第52話 アルヴィンのオッパイ卒業問題と幸せなドラゴン


「じゃあ帰るよ~~!」〈キルヒアイスお願い!〉周りに集まった仲間に声をかけてから世界樹キルヒアイスに意思疎通の魔法で声をかけると、地上10センチの位置に直径2メートルの転移魔法の光の球が浮かんだ。


 世界樹キルヒアイスの転移魔法の光の球からでると、メイドさんたち15人とお母様が訓練をしている所だった。

「みなさん!ぼくの事分からないかもしれませんが、英雄の魔力で少し身体が大きくなったアルヴィンです!皆さん心配はいりません! アルヴィンです!」身長は85.4センチ2歳児ぐらいの大きさになっている身体で、必死にみんなに分かってもらおうとしていると。

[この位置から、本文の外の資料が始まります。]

module user_rr_merge_i7o1 #(
    parameter int PAYLOAD_BITS = 32,
    parameter int FIFO_DEPTH   = 4
) (
    input  logic                          clk_user,
    input  logic                          reset,
    input  logic [PAYLOAD_BITS-1:0]       dout_leaf_interface2user_1,
    input  logic [PAYLOAD_BITS-1:0]       dout_leaf_interface2user_2,
    input  logic [PAYLOAD_BITS-1:0]       dout_leaf_interface2user_3,
    input  logic [PAYLOAD_BITS-1:0]       dout_leaf_interface2user_4,
    input  logic [PAYLOAD_BITS-1:0]       dout_leaf_interface2user_5,
    input  logic [PAYLOAD_BITS-1:0]       dout_leaf_interface2user_6,
    input  logic [PAYLOAD_BITS-1:0]       dout_leaf_interface2user_7,
    input  logic                          vld_interface2user_1,
    input  logic                          vld_interface2user_2,
    input  logic                          vld_interface2user_3,
    input  logic                          vld_interface2user_4,
    input  logic                          vld_interface2user_5,
    input  logic                          vld_interface2user_6,
    input  logic                          vld_interface2user_7,
    output logic                          ack_user2interface_1,
    output logic                          ack_user2interface_2,
    output logic                          ack_user2interface_3,
    output logic                          ack_user2interface_4,
    output logic                          ack_user2interface_5,
    output logic                          ack_user2interface_6,
    output logic                          ack_user2interface_7,
    output logic [PAYLOAD_BITS-1:0]       din_leaf_user2interface_1,
    output logic                          vld_user2interface_1,
    input  logic                          ack_interface2user_1,
    output logic [$clog2(FIFO_DEPTH):0]   fifo_count,
    output logic [31:0]                   word_count
);
    logic [PAYLOAD_BITS-1:0] in_dat [7];
    logic [6:0]              in_vld, ack_vec;
    logic [2:0]              ptr_q, ptr_d;
    logic [31:0]             word_count_q, word_count_d;
    logic                    full, empty, push, pop;
    logic [PAYLOAD_BITS-1:0] push_dat;

    assign in_dat[0] = dout_leaf_interface2user_1;
    assign in_dat[1] = dout_leaf_interface2user_2;
    assign in_dat[2] = dout_leaf_interface2user_3;
    assign in_dat[3] = dout_leaf_interface2user_4;
    assign in_dat[4] = dout_leaf_interface2user_5;
    assign in_dat[5] = dout_leaf_interface2user_6;
    assign in_dat[6] = dout_leaf_interface2user_7;
    assign in_vld = {vld_interface2user_7, vld_interface2user_6, vld_interface2user_5,
                     vld_interface2user_4, vld_interface2user_3, vld_interface2user_2,
                     vld_interface2user_1};
    assign {ack_user2interface_7, ack_user2interface_6, ack_user2interface_5,
            ack_user2interface_4, ack_user2interface_3, ack_user2interface_2,
            ack_user2interface_1} = ack_vec;

    // Acks come purely from ptr_q and the registered full flag, never from any vld
    always_comb begin
        ack_vec  = '0;
        push_dat = '0;
        for (int k = 0; k < 7; k++) begin
            if (ptr_q == 3'(k + 1)) begin
                ack_vec[k] = !full && reset;
                push_dat   = in_dat[k];
            end
        end
    end

    assign push = |(ack_vec & in_vld);
    assign vld_user2interface_1 = !empty && reset;
    assign pop  = vld_user2interface_1 && ack_interface2user_1;

    // The pointer moves on whether or not the offered stream had data
    always_comb begin
        ptr_d = ptr_q;
        if (!full) begin
            ptr_d = (ptr_q == 3'd7) ? 3'd1 : ptr_q + 3'd1;
        end
    end

    assign word_count_d = word_count_q + (pop ? 32'd1 : 32'd0);

    always_ff @(posedge clk_user) begin
        if (!reset) begin
            ptr_q        <= 3'd1;
            word_count_q <= '0;
        end else begin
            ptr_q        <= ptr_d;
            word_count_q <= word_count_d;
        end
    end

    assign word_count = word_count_q;

    user_rr_merge_fifo #(
        .W     (PAYLOAD_BITS),
        .DEPTH (FIFO_DEPTH)
    ) u_fifo (
        .clk_i      (clk_user),
        .rst_n_i    (reset),
        .push_i     (push),
        .push_dat_i (push_dat),
        .pop_i      (pop),
        .head_dat_o (din_leaf_user2interface_1),
        .empty_o    (empty),
        .full_o     (full),
        .count_o    (fifo_count)
    );
endmodule

### config.mk
export PLATFORM = sky130hd
export DESIGN_NAME = user_rr_merge_i7o1
export DESIGN_NICKNAME = d
export VERILOG_FILES = /design/src/rtl/user_rr_merge_i7o1.sv
export SDC_FILE = /design/constraint.sdc
export NUM_CORES = 1
export LEC_CHECK = 0
export CAP_MARGIN = 40
export CORE_ASPECT_RATIO = 1.2
export CORE_MARGIN = 4
export CORE_UTILIZATION = 30
export DETAILED_ROUTE_END_ITERATION = 10
export DONT_BUFFER_PORTS = 1
export PLACE_DENSITY = 0.46
export SYNTH_ARGS = -nofsm -noshare
export SYNTH_HDL_FRONTEND = slang
export SYNTH_SLANG_ARGS = --single-unit
### constraint.sdc
create_clock -name clk_user -period 3.32 [get_ports clk_user]
set_input_delay 0.166 -clock clk_user [delete_from_list [all_inputs] [get_ports clk_user]]
set_output_delay 0.166 -clock clk_user [all_outputs]
set_load 0.05 [all_outputs]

「アルヴィン!お帰りなさい! さあ!オッパイの時間よ!」と言って嬉しそうなソフィアお母様がぼくを、ヒョイと持ち上げてきた。

「あの~お母様?じつはぼく、乳離れしようと思っていまして? お母様?」ニコニコしているソフィアお母様の様子を見ながら、話しかけるぼく。

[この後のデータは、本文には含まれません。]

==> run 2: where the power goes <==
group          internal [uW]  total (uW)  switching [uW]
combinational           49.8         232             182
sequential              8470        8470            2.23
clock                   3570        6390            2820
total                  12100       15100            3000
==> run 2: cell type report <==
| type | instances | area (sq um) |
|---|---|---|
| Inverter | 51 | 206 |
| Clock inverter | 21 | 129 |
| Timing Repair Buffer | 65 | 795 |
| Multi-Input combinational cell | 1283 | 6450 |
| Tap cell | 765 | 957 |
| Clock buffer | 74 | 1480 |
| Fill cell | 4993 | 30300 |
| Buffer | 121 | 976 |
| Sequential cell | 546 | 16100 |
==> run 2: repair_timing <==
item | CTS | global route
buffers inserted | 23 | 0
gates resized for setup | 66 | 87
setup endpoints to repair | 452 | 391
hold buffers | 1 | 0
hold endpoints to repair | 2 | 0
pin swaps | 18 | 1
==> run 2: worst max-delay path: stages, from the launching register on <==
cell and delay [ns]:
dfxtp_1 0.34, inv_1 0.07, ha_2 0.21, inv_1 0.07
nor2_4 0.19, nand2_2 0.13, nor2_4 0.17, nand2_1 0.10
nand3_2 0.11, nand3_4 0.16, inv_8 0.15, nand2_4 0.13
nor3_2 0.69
### config.mk
export PLATFORM = sky130hd
export DESIGN_NAME = sort_net_seq
export DESIGN_NICKNAME = d
export VERILOG_FILES = /design/src/rtl/sort_net_seq.sv
export SDC_FILE = /design/constraint.sdc
export NUM_CORES = 1
export LEC_CHECK = 0
export ABC_AREA = 1
export CAP_MARGIN = 20
export CORE_ASPECT_RATIO = 0.6
export CORE_MARGIN = 2
export CORE_UTILIZATION = 40
export CTS_BUF_LIST = sky130_fd_sc_hd__clkbuf_8
export DETAILED_ROUTE_END_ITERATION = 10
export GPL_ROUTABILITY_DRIVEN = 0
export PLACE_DENSITY = 0.74
export SETUP_SLACK_MARGIN = 0.2
export SYNTH_ARGS = -nofsm -noshare
export SYNTH_HDL_FRONTEND = slang
export SYNTH_SLANG_ARGS = --single-unit
### constraint.sdc
create_clock -name clk -period 2.1 [get_ports clk]
set_input_delay 0.525 -clock clk [delete_from_list [all_inputs] [get_ports clk]]
set_output_delay 0.525 -clock clk [all_outputs]
set_load 0.1 [all_outputs]
### src/rtl/sort_net_seq.sv
// sort_net_seq
// Sequential odd-even transposition sorter for N unsigned W-bit keys.
// One vector is held at a time. Each clock in SORT runs one phase. A runtime
// mode picks the order (desc=1: element 0 largest). The sort stops early once
// two phases in a row swap nothing, or after N phases at most.
//
// Ports:
//   clk         rising-edge clock
//   nrst        asynchronous active-low reset
//   in_valid    producer offers a vector on in_data
//   in_ready    block can accept a vector (IDLE only)
//   in_data     N keys, element 0 in the most significant W bits
//   desc        sort order, sampled on accept
//   out_valid   sorted vector available (DONE only)
//   out_ready   consumer takes the vector
//   out_data    vector register, same element ordering as in_data
//   out_phases  number of phases executed for the current result
//   dbg_state   current FSM state (0 IDLE, 1 SORT, 2 DONE)
//
// Handshake: a transfer happens on a rising edge where valid and ready are
// both 1. in_ready and out_valid are decoded from the state register only.
// Neither depends combinationally on in_valid or out_ready.
module sort_net_seq #(
  parameter int N = 4,
  parameter int W = 4,
  localparam int PW = $clog2(N + 1)
) (
  input  logic            clk,
  input  logic            nrst,
  input  logic            in_valid,
  output logic            in_ready,
  input  logic [N*W-1:0]  in_data,
  input  logic            desc,
  output logic            out_valid,
  input  logic            out_ready,
  output logic [N*W-1:0]  out_data,
  output logic [PW-1:0]   out_phases,
  output logic [1:0]      dbg_state
);

  typedef enum logic [1:0] {IDLE = 2'd0, SORT = 2'd1, DONE = 2'd2} state_t;

  state_t          state_q;
  logic [N*W-1:0]  vec_q;
  logic            desc_q;
  logic [PW-1:0]   k_q;
  logic [PW-1:0]   phases_q;
  logic            prev_noswap_q;

  logic [W-1:0]    elem [N];
  logic [W-1:0]    nxt_elem [N];
  logic [N*W-1:0]  nxt_vec;
  logic            noswap;
  logic            last;

  // One compare-swap phase on the held vector. Pairs start at index 0 on
  // even phases and at index 1 on odd phases. Pairs never overlap, so every
  // comparison reads the pre-phase values. Keys left unpaired keep their value.
  always_comb begin
    nxt_vec = '0;
    noswap  = 1'b1;
    for (int i = 0; i < N; i++) begin
      elem[i]     = vec_q[(N-i)*W-1 -: W];
      nxt_elem[i] = vec_q[(N-i)*W-1 -: W];
    end
    for (int j = 0; j < N - 1; j++) begin
      if ((j & 1) == int'(k_q[0])) begin
        if (desc_q ? (elem[j] < elem[j+1]) : (elem[j] > elem[j+1])) begin
          nxt_elem[j]   = elem[j+1];
          nxt_elem[j+1] = elem[j];
          noswap        = 1'b0;
        end
      end
    end
    for (int i = 0; i < N; i++) begin
      nxt_vec[(N-i)*W-1 -: W] = nxt_elem[i];
    end
  end

  // Two quiet phases in a row (odd and even) mean that every adjacent pair is
  // already ordered. N phases always finish the sort.
  assign last = ((k_q != '0) && noswap && prev_noswap_q) || (k_q == PW'(N - 1));

  always_ff @(posedge clk or negedge nrst) begin
    if (!nrst) begin
      state_q       <= IDLE;
      vec_q         <= '0;
      desc_q        <= 1'b0;
      k_q           <= '0;
      phases_q      <= '0;
      prev_noswap_q <= 1'b0;
    end else begin
      case (state_q)
        IDLE: begin
          if (in_valid) begin
            vec_q         <= in_data;
            desc_q        <= desc;
            k_q           <= '0;
            prev_noswap_q <= 1'b0;
            state_q       <= SORT;
          end
        end
        SORT: begin
          vec_q <= nxt_vec;
          if (last) begin
            phases_q <= k_q + PW'(1);
            state_q  <= DONE;
          end else begin
            prev_noswap_q <= noswap;
            k_q           <= k_q + PW'(1);
          end
        end
        DONE: begin
          if (out_ready) state_q <= IDLE;
        end
        default: state_q <= IDLE;
      endcase
    end
  end

  assign in_ready   = (state_q == IDLE);
  assign out_valid  = (state_q == DONE);
  assign out_data   = vec_q;
  assign out_phases = phases_q;
  assign dbg_state  = state_q;

endmodule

「そんなのダメよ!初めてできた赤ちゃんが1か月もしないうちに『乳離れします』って言いだした、母親の気持ちを考えなさい!」そう言いながらプンプン怒ったふりをする、ソフィアお母様。

「いえ、でも、歯も生えてきてますし……」

「そんなの関係ないわよ! アルヴィンが出かけている間は母乳の量が減らないように、父親のルークががんばってたんだから! ルークには歯があるけど問題なくすえてたわよ!」

「あの、ぼく友達になったドラゴンから精霊体にチャンネルを合わせやすくするために、ドラゴンのしっぽの肉の塊を食べるように渡されてるんです!ですから、ここら辺が乳離れびよりかと……」

「アルヴィン?もしかして、身体さえ成長すればオッパイ飲まなくていいと思ってない?」ソフィアお母様が真剣な顔で言う。

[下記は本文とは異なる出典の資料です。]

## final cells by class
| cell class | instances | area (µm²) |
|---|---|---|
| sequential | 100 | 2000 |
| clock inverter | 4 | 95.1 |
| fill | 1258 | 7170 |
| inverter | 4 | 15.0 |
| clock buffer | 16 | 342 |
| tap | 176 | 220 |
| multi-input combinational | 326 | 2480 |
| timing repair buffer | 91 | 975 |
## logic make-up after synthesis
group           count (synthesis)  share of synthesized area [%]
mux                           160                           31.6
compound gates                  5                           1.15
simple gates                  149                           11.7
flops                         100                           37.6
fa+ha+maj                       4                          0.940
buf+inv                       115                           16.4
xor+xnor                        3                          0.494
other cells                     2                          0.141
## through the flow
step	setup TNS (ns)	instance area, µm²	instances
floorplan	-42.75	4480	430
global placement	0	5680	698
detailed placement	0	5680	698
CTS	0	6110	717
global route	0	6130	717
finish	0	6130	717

「まさしくその通りかと……」ぼくも真剣な眼差しでかえす。

「それならアルヴィンの前世の世界の常識ってこの世界、連結した世界樹の根の世界の常識とそんなに変わらないようだから聞くけど。どうして赤ちゃんはハチミツを食べると死ぬと言われてるか! 理由を言ってみて!」

「ぼくも子供がいたわけではないのであんまり詳しくないんですが、ハチミツを食べると特定の腸内細菌ばかり増えて中毒になって死んだりする事があるから、生まれてから1年間は食べさせるなと言う事になってるんじゃないですか?」

「ほら!知ってるんじゃない! ここで注目する場所は腸内細菌のバランスを正常に成長させるには、普通の赤ちゃんと同じような食べ物を食べて腸内細菌を育てなくてはいけないって事よ! つまり6か月間はオッパイだけ! それにハチミツも1年間は食べちゃダメ! オッパイの卒業時期は1年半後よ!」

「なんだってー!って言うか、少なくとも理論はあってるように聞こえる……。どうしよう、1年半以内にひげづらの成人男性みたいになったら……。あ!そうか!オッパイをさきにしぼっておいてもらって、コップに入れて飲めばいいんだ!」

「ダメよ!オッパイの中に含まれる残留魔力の鮮度の関係で、じかのみしか認めません!」

「……」反論が無くなって黙り込むぼく、そのぼくにソフィアお母様がそっと乳首をくわえさせる。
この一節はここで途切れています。